Below are some records. Return exactly the lines from the one with "wire [31:0] hq_d = q_d[q_head];" to the one with "wire [12:0] lb_d = lb_addr - g_base;", and nothing else.

- - - - -

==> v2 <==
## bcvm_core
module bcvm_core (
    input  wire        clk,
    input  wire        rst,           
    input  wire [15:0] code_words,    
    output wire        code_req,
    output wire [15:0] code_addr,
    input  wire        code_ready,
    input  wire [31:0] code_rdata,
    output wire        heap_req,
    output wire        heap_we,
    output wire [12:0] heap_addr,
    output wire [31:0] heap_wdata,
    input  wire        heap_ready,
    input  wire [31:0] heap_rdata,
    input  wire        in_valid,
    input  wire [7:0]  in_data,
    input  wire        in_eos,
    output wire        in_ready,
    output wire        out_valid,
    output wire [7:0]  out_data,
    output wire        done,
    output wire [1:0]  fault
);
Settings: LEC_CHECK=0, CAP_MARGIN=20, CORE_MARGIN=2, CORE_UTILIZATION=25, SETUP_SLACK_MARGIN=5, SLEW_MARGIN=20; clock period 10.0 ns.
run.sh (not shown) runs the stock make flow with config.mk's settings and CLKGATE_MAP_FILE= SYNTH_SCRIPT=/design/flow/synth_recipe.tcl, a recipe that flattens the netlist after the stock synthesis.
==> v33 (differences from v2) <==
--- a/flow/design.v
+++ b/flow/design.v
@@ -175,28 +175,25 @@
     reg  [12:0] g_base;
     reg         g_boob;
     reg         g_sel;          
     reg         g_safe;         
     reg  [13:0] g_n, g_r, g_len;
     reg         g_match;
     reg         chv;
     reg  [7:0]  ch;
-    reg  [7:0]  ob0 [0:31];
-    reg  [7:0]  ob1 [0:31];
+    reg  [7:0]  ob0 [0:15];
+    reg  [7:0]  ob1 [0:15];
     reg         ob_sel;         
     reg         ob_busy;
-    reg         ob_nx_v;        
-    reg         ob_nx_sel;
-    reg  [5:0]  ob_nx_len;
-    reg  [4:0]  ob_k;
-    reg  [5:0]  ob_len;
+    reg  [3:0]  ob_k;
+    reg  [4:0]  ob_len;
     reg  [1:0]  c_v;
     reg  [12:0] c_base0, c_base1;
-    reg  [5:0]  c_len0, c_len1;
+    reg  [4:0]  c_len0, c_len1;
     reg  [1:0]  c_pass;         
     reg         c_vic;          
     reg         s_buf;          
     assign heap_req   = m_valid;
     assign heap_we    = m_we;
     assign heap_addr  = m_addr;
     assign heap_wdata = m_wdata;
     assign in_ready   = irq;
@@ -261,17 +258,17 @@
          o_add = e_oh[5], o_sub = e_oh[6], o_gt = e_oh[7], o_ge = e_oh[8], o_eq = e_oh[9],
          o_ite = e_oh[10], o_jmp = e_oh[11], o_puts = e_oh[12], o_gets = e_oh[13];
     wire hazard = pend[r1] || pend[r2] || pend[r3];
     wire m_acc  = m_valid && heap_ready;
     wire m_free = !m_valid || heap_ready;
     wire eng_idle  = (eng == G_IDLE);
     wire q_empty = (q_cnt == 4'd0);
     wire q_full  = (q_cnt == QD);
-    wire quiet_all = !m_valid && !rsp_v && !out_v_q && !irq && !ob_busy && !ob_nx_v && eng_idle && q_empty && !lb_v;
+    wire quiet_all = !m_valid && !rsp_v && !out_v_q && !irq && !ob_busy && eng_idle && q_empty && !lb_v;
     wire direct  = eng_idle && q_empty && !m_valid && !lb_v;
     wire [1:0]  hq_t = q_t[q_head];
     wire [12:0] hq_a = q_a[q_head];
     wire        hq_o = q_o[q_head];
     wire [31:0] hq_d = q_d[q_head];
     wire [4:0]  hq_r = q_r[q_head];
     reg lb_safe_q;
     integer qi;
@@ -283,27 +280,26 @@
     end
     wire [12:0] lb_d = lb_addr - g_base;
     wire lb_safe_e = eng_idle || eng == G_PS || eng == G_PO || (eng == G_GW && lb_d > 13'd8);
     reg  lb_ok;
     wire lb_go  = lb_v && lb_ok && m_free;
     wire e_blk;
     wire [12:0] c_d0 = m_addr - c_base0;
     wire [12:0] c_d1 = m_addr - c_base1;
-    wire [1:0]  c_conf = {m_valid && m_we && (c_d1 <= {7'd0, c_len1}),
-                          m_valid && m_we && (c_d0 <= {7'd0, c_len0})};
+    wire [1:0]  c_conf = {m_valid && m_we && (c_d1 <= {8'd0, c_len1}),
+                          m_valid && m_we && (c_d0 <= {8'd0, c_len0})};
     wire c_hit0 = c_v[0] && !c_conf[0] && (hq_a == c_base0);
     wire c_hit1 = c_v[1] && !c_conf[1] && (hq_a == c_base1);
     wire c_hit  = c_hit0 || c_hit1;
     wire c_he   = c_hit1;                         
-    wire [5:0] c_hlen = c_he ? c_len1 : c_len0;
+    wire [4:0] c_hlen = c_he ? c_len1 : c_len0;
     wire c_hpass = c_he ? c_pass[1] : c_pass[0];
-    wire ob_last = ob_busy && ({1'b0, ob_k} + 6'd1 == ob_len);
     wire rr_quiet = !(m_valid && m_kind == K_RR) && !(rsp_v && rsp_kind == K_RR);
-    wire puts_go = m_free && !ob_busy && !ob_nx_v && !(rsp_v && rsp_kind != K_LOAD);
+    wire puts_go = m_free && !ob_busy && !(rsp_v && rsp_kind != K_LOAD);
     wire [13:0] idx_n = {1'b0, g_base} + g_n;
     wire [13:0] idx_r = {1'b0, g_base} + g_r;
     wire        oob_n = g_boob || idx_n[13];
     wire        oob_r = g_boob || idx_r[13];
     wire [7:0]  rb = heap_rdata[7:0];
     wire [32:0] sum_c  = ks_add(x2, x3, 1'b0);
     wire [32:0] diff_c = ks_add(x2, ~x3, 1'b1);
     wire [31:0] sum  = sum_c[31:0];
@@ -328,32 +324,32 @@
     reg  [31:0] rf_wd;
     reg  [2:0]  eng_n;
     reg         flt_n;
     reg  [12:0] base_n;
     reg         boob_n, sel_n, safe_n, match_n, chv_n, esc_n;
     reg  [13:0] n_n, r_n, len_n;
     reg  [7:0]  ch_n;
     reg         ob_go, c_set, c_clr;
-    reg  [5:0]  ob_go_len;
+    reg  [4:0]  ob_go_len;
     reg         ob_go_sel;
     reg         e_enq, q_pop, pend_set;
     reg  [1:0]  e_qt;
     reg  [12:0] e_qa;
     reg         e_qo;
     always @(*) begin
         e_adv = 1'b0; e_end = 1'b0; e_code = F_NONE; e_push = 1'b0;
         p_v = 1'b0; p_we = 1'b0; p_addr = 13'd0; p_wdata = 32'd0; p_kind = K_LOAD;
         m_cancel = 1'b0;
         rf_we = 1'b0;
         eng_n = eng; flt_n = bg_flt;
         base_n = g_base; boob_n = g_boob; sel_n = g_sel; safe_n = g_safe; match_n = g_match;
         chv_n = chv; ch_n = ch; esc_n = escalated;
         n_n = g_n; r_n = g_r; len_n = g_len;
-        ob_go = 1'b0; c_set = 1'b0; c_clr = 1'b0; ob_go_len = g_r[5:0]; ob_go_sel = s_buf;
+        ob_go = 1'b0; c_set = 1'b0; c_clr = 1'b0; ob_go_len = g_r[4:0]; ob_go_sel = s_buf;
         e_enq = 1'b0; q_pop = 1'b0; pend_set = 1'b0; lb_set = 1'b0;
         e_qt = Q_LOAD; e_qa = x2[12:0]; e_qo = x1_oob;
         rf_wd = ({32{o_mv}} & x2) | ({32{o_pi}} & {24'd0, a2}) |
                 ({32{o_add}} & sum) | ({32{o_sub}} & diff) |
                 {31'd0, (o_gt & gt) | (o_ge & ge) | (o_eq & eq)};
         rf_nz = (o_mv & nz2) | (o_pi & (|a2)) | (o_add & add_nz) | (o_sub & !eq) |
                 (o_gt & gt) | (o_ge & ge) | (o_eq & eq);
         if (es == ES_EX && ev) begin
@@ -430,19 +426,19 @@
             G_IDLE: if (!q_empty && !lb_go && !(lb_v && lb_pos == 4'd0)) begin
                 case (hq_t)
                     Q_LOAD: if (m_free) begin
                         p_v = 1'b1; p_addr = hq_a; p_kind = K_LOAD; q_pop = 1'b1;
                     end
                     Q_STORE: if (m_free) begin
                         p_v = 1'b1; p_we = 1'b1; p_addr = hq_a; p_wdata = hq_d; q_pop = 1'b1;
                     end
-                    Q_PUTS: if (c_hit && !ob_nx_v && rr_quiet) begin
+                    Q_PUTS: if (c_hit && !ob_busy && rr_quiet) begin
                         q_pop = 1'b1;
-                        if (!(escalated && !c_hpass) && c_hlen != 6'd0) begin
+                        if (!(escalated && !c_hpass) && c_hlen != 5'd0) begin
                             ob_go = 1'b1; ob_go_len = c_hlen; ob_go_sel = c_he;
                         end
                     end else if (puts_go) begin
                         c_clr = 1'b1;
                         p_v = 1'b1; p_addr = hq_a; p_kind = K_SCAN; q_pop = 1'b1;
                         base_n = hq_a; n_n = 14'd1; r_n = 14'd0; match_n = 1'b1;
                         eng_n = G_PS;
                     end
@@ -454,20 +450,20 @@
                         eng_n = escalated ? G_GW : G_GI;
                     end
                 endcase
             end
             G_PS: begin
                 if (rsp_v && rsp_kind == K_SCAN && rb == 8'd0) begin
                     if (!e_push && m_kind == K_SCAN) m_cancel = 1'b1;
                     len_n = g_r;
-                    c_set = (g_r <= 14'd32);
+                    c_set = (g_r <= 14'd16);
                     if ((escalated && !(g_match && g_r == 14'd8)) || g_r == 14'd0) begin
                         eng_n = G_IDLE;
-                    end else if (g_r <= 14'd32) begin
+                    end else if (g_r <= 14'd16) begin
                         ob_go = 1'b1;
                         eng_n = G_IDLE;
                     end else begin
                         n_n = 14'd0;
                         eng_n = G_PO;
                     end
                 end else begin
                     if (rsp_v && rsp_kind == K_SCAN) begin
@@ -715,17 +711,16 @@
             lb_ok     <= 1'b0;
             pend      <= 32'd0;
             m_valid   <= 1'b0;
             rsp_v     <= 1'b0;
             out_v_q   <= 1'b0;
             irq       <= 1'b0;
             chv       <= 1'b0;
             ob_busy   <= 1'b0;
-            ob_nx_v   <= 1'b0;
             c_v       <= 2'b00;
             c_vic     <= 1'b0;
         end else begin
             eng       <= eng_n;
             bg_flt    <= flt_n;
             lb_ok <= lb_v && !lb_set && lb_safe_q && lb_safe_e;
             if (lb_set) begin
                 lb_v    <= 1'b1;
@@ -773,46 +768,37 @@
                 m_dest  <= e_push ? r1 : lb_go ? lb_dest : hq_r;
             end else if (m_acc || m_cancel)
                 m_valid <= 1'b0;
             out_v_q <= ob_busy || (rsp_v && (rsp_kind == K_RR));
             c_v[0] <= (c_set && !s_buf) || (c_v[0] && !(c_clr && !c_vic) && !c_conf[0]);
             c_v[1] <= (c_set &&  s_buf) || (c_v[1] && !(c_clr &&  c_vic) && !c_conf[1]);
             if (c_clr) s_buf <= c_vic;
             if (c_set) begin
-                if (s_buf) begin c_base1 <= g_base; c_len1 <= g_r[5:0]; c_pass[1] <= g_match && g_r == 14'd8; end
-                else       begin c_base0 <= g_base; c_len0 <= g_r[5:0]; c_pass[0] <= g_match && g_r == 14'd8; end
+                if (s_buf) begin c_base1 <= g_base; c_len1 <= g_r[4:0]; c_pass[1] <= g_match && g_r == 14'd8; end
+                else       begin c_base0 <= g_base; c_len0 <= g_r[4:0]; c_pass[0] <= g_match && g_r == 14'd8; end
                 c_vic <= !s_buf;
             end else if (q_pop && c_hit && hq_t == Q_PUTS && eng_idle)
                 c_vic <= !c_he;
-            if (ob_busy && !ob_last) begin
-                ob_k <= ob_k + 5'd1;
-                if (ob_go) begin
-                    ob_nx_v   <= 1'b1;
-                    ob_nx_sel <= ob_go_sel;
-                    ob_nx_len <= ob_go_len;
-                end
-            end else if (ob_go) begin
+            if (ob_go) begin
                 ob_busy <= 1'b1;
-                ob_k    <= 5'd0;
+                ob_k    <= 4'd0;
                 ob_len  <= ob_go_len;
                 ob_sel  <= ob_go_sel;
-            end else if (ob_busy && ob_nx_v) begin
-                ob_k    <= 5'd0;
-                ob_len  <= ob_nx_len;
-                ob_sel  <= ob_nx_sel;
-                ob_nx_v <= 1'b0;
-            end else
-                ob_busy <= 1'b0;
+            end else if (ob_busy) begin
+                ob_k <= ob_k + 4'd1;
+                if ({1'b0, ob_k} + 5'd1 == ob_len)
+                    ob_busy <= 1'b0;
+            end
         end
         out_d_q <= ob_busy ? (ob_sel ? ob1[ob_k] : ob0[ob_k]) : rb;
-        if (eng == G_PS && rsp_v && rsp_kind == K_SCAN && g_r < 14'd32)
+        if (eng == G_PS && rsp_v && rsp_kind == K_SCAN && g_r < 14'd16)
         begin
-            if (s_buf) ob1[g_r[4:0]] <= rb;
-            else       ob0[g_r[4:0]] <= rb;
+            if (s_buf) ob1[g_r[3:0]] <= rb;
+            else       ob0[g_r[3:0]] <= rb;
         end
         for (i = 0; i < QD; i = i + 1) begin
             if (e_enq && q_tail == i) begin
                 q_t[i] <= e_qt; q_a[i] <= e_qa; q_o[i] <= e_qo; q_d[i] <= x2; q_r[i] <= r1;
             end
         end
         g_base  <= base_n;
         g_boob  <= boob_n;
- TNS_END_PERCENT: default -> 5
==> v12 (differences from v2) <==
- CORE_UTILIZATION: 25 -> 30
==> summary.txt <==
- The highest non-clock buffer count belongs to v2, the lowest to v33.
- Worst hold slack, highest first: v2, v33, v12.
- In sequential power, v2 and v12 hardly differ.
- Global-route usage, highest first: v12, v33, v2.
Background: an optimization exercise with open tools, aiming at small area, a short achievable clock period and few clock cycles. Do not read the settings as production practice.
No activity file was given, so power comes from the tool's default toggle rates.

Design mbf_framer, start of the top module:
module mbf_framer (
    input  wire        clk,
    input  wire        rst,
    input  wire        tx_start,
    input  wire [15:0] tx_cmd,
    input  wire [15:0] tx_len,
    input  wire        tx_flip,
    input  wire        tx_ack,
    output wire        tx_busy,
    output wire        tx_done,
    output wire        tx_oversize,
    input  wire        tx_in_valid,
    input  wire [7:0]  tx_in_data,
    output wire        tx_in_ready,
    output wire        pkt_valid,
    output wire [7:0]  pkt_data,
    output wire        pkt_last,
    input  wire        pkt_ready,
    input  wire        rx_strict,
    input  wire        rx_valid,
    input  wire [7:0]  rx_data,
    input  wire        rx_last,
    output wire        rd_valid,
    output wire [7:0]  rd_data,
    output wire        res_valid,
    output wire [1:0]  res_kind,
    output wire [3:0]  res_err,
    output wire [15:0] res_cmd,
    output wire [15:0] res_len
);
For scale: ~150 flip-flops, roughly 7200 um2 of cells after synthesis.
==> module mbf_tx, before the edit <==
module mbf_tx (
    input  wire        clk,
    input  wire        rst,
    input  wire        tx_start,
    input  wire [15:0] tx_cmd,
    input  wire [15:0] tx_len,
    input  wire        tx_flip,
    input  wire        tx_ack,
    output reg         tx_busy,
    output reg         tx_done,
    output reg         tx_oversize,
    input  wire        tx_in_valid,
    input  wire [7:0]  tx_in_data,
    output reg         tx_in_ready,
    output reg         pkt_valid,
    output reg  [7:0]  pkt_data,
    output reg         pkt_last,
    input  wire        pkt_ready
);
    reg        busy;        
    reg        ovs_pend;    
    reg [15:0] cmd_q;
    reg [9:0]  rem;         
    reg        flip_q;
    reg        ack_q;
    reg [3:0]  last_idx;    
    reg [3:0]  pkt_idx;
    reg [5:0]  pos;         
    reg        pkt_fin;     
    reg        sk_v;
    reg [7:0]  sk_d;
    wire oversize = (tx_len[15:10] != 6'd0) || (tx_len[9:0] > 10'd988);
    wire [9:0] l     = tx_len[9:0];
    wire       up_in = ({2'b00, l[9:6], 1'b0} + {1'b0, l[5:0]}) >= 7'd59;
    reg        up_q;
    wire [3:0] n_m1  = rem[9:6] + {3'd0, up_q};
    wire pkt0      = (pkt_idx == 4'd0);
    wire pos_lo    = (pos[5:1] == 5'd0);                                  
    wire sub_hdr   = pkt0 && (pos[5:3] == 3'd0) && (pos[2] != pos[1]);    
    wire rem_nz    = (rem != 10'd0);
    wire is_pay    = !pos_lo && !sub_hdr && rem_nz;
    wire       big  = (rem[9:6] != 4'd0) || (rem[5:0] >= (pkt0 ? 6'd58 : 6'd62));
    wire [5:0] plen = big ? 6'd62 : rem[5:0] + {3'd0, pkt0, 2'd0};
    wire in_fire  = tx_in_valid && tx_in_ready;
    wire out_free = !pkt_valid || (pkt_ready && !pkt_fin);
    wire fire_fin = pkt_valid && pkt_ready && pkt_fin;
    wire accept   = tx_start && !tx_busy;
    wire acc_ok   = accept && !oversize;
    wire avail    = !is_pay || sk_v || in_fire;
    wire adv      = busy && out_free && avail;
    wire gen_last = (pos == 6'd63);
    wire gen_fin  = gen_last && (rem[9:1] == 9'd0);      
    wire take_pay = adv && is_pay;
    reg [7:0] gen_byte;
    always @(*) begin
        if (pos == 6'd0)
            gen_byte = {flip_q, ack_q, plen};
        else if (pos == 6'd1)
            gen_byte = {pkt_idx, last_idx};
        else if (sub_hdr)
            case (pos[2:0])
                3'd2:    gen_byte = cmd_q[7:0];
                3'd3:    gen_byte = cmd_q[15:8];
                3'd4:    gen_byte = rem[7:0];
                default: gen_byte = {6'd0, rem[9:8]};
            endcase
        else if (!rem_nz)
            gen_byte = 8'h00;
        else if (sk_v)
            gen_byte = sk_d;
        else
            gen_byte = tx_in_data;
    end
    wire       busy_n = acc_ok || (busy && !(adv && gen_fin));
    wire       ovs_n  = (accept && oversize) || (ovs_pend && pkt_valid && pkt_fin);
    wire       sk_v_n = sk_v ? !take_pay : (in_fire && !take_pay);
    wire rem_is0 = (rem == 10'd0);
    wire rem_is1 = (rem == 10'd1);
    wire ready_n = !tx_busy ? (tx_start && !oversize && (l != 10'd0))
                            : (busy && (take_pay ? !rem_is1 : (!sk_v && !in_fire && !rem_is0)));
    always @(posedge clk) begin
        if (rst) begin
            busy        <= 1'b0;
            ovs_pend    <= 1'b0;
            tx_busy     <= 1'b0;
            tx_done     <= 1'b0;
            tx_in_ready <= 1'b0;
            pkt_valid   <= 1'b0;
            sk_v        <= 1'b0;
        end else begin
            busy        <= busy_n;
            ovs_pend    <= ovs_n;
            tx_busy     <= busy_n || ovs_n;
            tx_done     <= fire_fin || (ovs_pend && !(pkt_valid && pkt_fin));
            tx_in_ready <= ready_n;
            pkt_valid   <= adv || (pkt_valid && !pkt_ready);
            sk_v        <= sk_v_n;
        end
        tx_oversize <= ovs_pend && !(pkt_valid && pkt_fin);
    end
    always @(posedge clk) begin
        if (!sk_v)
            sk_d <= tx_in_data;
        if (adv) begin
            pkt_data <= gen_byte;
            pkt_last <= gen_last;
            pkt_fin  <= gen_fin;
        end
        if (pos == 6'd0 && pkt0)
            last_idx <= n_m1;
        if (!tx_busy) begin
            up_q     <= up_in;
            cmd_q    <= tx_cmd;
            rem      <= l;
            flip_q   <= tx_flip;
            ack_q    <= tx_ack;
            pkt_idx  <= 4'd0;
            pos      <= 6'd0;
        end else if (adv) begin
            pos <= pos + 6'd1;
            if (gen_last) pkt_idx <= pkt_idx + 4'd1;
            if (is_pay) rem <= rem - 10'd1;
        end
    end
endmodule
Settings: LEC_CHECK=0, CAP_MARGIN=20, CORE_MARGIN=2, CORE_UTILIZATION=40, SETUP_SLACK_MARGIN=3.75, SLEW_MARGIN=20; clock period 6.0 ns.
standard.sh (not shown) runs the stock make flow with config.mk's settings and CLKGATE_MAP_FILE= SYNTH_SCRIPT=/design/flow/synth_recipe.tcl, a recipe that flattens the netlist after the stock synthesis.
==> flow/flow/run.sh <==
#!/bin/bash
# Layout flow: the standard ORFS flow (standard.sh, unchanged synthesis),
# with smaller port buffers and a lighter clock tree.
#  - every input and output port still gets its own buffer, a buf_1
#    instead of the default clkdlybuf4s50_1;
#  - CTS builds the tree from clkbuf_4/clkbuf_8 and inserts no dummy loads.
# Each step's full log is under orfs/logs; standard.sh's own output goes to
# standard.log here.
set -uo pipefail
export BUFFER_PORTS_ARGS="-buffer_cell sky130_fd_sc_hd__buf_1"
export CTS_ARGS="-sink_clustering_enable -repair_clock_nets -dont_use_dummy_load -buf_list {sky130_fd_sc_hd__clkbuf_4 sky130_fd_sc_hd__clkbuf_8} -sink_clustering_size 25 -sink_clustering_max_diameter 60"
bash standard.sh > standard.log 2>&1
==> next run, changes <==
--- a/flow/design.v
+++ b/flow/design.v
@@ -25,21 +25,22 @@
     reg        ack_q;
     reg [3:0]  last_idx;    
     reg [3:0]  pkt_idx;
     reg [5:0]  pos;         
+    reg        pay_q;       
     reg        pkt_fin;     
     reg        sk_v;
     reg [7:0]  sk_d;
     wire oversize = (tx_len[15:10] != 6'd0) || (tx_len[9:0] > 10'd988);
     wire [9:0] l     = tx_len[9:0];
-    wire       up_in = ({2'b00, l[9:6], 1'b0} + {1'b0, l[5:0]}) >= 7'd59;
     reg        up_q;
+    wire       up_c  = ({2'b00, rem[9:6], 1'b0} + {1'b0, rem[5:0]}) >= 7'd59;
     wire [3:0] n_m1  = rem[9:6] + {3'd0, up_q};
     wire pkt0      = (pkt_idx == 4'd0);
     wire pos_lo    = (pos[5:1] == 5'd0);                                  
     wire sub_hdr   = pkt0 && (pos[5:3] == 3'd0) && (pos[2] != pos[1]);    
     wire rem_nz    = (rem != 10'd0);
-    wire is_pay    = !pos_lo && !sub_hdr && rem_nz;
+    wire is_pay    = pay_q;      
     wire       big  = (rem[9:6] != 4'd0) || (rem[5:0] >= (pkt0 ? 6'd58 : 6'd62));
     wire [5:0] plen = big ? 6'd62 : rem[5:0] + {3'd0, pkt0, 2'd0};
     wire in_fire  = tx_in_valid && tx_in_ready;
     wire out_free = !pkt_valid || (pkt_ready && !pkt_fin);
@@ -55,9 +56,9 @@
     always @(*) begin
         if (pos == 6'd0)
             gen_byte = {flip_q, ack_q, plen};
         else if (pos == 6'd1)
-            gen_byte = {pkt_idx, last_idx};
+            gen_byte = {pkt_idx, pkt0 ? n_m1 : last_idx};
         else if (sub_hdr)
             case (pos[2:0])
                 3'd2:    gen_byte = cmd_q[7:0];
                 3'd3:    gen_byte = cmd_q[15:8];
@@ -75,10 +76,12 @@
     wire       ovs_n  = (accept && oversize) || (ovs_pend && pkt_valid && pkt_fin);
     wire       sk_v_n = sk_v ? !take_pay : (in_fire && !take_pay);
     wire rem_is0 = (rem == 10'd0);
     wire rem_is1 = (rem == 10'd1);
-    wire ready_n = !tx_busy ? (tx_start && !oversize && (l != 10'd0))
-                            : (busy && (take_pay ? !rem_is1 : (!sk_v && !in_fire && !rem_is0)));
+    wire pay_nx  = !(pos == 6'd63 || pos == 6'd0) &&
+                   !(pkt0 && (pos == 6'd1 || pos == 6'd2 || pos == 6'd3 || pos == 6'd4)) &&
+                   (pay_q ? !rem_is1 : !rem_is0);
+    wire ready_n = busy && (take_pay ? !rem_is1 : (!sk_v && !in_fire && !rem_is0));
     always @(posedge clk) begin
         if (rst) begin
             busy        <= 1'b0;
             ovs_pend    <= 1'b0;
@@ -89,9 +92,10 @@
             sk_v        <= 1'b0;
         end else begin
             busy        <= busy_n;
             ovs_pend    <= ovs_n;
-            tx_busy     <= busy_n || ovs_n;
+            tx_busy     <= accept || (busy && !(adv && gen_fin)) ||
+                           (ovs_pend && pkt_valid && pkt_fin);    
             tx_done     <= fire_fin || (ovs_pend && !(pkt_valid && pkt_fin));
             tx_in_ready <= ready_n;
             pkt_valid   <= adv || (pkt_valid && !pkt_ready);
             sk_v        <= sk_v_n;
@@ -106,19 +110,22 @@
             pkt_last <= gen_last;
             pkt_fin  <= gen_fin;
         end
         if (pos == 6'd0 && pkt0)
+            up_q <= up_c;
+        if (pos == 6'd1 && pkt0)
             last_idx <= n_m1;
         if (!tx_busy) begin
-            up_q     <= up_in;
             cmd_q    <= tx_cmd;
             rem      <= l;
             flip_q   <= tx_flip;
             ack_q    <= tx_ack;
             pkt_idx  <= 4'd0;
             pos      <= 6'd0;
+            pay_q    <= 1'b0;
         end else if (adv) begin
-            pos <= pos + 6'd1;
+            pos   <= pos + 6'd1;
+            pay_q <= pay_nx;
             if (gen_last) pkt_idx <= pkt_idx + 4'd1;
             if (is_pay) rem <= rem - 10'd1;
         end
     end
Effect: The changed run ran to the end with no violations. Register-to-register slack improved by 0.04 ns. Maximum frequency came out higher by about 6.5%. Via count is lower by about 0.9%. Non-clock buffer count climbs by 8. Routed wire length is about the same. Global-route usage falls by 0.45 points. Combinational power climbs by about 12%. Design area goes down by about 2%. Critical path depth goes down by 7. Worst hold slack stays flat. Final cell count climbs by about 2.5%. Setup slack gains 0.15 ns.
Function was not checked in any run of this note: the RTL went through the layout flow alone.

- - - - -

Response for this exercise:
     wire [31:0] hq_d = q_d[q_head];
     wire [4:0]  hq_r = q_r[q_head];
     reg lb_safe_q;
     integer qi;
@@ -283,27 +280,26 @@
     end
     wire [12:0] lb_d = lb_addr - g_base;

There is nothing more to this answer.